(DATA EXTRACT begins)

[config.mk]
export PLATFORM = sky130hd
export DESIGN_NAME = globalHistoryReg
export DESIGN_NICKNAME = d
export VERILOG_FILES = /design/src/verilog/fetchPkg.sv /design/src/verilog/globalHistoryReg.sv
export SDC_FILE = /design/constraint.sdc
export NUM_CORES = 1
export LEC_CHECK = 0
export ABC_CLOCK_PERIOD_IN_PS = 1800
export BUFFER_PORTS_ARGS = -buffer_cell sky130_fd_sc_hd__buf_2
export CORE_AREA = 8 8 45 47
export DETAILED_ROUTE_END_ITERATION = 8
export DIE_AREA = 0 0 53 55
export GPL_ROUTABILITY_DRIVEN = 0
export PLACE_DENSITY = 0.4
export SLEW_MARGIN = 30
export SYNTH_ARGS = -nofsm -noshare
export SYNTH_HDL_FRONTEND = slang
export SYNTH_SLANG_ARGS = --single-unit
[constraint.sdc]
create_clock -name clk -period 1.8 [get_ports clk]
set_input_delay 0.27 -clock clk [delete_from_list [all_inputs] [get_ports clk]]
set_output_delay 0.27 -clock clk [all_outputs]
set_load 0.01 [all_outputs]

(DATA EXTRACT ends)

> WHAT TO WORK ON
Look through the records for the string "globalHistoryReg". Copy every line that has it.

> SOLUTION
export DESIGN_NAME = globalHistoryReg
export VERILOG_FILES = /design/src/verilog/fetchPkg.sv /design/src/verilog/globalHistoryReg.sv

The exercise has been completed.